#### Task to complete
Of the lines in the data below, write out exactly those from the one holding "Multi-Input combinational cell" through the one holding "global route,2.372,-0.01004,0.4125,3622,-0.01275", both included.

(Saved data entries)

- - - - -

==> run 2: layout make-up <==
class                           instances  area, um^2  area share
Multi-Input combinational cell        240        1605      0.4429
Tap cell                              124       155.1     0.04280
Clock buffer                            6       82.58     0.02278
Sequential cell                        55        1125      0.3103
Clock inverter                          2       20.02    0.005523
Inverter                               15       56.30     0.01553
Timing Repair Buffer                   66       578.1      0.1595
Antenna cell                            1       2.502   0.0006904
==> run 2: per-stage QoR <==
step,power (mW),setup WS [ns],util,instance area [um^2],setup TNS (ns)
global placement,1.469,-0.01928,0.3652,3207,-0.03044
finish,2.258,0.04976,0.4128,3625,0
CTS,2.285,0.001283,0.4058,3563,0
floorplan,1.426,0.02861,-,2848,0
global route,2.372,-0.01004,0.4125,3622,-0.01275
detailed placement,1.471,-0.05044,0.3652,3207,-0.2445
### src/rtl/ad_capture_pkg.sv
// Shared types, sizes and sample helpers for the ADC capture stage.
package ad_capture_pkg;

  typedef enum logic [1:0] {
    ST_IDLE,
    ST_ARMED,
    ST_CAPTURE
  } state_t;

  localparam int unsigned SAMP_W   = 8;
  localparam int unsigned SYM_LEN  = 64;
  localparam int unsigned WIN_LOG2 = 4;
  localparam int unsigned WIN_LEN  = 1 << WIN_LOG2;
  localparam int unsigned MAG_W    = 9;
  localparam int unsigned ENERGY_W = 13;
  localparam int unsigned CNT_W    = 14;

  function automatic logic [SAMP_W-1:0] ob_to_tc(input logic [SAMP_W-1:0] raw);
    return {~raw[SAMP_W-1], raw[SAMP_W-2:0]};
  endfunction

  // -128 maps to 128, which still fits the unsigned 8-bit result
  function automatic logic [SAMP_W-1:0] abs_tc(input logic [SAMP_W-1:0] v);
    return v[SAMP_W-1] ? SAMP_W'(~v + 8'd1) : v;
  endfunction

  function automatic logic [MAG_W-1:0] magnitude(input logic [SAMP_W-1:0] i,
                                                 input logic [SAMP_W-1:0] q);
    return {1'b0, abs_tc(i)} + {1'b0, abs_tc(q)};
  endfunction

  function automatic logic is_extreme(input logic [SAMP_W-1:0] raw);
    return (raw == '0) || (raw == '1);
  endfunction

endpackage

- - - - -

#### Output of the exercise
Multi-Input combinational cell        240        1605      0.4429
Tap cell                              124       155.1     0.04280
Clock buffer                            6       82.58     0.02278
Sequential cell                        55        1125      0.3103
Clock inverter                          2       20.02    0.005523
Inverter                               15       56.30     0.01553
Timing Repair Buffer                   66       578.1      0.1595
Antenna cell                            1       2.502   0.0006904
==> run 2: per-stage QoR <==
step,power (mW),setup WS [ns],util,instance area [um^2],setup TNS (ns)
global placement,1.469,-0.01928,0.3652,3207,-0.03044
finish,2.258,0.04976,0.4128,3625,0
CTS,2.285,0.001283,0.4058,3563,0
floorplan,1.426,0.02861,-,2848,0
global route,2.372,-0.01004,0.4125,3622,-0.01275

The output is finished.